[Your objective]:
If a line below contains the word "zero", count it. Please give the total and nothing else.

[Source records]
####
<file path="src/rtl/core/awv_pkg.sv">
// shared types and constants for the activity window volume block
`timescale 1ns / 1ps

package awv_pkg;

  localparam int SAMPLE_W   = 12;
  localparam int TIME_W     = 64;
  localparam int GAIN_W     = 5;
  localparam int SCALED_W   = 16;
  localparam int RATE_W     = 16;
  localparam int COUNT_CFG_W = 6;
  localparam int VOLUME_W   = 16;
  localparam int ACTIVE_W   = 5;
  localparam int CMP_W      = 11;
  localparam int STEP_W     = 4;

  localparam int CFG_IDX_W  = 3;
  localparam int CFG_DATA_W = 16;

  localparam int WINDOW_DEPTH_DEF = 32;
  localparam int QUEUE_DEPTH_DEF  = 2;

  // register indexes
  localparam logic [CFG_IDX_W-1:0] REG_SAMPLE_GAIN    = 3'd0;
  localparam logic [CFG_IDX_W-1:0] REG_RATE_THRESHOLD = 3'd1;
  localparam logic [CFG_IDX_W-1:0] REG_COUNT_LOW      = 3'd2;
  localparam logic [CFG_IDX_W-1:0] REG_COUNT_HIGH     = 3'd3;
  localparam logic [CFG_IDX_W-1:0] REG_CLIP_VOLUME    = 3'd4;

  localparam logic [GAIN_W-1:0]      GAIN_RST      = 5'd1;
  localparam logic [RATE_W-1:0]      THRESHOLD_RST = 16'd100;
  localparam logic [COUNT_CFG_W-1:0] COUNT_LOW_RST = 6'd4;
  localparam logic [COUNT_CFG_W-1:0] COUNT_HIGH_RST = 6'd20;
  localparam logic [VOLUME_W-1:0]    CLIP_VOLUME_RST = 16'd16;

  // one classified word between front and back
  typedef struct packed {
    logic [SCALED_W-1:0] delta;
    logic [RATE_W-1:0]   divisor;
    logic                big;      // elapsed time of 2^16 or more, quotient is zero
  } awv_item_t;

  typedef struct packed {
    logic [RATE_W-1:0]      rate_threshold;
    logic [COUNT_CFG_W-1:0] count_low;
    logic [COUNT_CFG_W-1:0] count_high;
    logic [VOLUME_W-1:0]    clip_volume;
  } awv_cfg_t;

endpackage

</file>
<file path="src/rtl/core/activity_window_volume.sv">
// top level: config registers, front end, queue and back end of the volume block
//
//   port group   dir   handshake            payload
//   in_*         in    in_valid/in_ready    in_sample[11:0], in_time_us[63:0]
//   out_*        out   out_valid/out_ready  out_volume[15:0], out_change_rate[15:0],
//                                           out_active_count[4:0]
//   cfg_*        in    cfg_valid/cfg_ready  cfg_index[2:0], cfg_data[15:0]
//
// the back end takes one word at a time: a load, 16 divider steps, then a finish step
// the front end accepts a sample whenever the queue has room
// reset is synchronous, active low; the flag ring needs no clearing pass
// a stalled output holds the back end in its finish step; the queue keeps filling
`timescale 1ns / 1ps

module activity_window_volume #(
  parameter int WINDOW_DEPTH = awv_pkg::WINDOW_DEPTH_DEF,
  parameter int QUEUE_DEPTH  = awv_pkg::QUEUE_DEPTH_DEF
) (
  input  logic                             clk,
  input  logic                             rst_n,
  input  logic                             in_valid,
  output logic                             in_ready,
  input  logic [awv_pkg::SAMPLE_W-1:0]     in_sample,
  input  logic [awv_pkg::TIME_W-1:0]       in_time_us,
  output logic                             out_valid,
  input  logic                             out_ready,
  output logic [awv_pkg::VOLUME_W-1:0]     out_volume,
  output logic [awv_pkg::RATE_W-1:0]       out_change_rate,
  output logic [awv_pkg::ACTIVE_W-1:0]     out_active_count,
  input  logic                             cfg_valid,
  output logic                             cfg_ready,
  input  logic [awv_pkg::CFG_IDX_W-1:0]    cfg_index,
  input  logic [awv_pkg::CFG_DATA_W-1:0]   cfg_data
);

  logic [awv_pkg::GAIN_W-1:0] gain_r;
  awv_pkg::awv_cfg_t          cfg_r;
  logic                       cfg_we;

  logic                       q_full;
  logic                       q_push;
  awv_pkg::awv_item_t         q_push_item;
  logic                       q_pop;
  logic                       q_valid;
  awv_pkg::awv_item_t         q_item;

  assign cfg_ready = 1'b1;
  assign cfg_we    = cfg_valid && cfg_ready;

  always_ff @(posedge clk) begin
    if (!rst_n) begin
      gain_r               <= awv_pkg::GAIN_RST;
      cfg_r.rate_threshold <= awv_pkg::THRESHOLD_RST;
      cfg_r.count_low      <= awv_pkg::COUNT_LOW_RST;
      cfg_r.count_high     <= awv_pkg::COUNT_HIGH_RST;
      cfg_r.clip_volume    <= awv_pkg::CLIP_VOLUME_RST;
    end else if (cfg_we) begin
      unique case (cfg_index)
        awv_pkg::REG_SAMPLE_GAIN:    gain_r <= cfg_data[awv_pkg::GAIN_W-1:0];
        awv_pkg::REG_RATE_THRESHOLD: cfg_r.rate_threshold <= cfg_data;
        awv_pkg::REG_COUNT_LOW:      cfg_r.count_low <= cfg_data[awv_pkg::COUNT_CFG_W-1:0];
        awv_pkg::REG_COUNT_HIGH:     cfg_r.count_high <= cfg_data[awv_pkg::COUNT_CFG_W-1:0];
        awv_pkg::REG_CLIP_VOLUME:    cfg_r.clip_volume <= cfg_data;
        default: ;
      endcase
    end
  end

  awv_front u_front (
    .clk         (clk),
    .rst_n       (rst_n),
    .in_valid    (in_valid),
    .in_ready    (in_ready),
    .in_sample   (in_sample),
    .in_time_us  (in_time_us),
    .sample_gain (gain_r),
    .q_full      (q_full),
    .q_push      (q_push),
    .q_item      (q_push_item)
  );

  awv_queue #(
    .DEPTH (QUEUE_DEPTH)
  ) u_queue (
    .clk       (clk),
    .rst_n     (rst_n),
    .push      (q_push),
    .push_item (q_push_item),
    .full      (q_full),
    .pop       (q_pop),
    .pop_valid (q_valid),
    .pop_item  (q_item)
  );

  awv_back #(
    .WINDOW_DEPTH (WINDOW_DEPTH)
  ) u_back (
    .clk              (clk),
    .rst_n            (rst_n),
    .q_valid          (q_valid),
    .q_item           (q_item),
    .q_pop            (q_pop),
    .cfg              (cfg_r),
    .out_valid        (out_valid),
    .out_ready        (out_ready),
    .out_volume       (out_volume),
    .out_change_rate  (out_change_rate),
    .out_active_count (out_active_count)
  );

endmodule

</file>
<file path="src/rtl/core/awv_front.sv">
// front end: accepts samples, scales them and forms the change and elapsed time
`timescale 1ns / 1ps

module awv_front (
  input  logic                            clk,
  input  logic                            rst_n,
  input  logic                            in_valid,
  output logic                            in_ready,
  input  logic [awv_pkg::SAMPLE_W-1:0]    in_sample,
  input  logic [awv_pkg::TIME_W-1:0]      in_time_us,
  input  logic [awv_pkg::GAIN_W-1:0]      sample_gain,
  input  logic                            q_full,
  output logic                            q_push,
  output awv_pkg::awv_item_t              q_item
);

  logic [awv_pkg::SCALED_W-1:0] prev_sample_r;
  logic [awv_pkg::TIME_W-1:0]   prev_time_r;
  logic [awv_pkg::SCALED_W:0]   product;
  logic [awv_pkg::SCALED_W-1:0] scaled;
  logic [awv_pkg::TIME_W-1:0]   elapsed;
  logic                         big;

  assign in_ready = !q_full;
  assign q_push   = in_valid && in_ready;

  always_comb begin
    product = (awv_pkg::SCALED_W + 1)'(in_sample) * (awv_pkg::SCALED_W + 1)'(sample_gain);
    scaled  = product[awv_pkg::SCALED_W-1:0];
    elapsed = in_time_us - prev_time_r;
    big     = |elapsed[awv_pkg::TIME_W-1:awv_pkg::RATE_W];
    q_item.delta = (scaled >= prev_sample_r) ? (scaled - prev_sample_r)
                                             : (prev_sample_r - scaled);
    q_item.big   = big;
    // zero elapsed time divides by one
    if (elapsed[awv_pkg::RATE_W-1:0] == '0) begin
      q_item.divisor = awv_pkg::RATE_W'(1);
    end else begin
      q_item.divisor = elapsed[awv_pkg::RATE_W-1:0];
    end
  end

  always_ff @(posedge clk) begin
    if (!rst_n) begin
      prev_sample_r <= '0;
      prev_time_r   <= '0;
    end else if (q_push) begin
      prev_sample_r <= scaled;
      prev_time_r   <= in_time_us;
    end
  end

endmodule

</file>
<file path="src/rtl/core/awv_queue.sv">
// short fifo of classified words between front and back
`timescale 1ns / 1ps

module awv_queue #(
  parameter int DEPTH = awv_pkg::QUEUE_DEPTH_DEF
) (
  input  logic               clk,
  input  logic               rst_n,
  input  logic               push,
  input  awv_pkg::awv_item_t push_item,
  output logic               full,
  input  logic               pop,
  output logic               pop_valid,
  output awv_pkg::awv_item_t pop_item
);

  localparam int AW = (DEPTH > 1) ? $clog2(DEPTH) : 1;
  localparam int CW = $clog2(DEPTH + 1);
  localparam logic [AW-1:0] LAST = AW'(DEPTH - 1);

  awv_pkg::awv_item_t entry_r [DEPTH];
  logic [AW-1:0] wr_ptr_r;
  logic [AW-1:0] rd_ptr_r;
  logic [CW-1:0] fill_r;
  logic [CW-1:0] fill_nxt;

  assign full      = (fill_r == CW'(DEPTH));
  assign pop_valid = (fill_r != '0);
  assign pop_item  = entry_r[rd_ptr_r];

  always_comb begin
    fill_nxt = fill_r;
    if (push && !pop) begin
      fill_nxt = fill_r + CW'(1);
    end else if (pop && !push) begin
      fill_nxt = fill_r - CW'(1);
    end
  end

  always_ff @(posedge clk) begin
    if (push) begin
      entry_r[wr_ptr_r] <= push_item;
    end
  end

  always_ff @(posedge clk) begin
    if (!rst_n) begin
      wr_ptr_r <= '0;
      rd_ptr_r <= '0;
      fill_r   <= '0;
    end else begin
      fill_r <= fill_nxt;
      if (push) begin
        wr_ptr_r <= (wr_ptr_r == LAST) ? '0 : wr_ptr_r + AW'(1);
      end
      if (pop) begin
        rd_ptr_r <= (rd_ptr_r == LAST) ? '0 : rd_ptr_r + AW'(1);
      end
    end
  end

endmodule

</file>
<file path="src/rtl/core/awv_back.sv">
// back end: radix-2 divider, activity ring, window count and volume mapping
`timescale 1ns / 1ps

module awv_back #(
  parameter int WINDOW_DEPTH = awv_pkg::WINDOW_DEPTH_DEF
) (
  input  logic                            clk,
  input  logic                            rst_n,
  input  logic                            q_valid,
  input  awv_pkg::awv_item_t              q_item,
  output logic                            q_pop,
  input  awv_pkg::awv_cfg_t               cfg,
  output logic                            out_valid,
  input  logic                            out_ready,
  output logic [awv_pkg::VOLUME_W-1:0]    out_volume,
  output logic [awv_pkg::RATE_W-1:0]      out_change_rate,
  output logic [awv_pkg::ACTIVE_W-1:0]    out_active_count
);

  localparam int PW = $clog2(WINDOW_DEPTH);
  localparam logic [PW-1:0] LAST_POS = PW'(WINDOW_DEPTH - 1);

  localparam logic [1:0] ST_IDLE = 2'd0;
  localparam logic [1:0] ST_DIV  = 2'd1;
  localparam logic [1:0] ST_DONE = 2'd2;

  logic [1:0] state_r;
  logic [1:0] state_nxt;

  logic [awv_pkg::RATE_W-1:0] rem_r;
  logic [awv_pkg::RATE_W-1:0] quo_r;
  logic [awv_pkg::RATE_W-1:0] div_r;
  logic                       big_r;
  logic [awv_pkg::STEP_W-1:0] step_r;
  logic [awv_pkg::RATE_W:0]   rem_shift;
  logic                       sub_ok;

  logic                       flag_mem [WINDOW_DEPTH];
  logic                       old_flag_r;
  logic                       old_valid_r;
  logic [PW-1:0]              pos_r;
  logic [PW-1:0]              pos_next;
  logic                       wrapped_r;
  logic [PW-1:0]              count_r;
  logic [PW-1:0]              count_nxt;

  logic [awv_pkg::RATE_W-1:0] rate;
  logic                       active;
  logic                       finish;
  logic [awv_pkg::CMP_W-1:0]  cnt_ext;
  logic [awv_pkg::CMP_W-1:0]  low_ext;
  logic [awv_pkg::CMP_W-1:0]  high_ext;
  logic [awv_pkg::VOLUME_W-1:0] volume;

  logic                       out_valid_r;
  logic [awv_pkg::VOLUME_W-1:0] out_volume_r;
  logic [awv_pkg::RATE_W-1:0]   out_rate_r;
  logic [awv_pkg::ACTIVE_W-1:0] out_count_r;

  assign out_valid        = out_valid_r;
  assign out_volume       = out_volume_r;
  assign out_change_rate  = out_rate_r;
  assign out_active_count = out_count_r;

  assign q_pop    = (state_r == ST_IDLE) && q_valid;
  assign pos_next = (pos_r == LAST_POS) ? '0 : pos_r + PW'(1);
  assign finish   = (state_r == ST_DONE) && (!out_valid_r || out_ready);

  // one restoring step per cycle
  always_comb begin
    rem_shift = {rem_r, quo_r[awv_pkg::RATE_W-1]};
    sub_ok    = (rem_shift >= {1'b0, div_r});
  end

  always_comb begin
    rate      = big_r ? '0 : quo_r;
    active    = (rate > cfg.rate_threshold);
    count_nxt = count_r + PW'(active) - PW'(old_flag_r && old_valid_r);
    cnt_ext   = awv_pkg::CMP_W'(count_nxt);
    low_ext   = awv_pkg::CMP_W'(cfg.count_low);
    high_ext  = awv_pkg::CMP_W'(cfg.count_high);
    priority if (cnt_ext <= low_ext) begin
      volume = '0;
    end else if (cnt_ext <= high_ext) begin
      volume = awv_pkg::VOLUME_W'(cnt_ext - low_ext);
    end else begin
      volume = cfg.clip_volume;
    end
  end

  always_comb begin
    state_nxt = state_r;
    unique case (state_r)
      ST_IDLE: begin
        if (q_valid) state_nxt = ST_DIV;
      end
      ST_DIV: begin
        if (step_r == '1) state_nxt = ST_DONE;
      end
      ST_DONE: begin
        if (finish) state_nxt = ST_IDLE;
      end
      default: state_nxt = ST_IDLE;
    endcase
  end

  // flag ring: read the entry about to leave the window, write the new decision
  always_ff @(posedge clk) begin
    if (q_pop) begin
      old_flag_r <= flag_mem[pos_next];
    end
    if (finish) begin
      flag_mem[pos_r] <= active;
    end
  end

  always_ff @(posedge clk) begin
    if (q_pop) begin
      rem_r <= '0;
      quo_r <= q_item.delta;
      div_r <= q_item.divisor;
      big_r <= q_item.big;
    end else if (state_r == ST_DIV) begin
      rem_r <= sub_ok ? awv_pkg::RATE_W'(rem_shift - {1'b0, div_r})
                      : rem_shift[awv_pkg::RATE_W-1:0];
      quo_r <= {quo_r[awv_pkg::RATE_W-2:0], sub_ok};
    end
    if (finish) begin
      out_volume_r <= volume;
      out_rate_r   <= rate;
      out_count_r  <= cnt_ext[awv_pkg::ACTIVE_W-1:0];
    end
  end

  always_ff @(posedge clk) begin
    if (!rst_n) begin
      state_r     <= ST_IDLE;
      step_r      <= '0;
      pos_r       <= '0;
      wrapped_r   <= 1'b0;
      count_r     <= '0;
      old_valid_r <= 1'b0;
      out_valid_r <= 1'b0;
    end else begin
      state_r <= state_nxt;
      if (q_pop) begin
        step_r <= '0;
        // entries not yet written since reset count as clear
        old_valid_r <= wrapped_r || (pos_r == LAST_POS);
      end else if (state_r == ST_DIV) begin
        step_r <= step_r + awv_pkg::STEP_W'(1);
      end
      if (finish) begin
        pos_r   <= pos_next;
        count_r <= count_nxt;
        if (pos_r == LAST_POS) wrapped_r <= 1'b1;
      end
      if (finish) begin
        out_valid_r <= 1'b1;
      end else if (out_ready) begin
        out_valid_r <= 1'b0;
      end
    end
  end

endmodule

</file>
####
[Completed exercise]:
2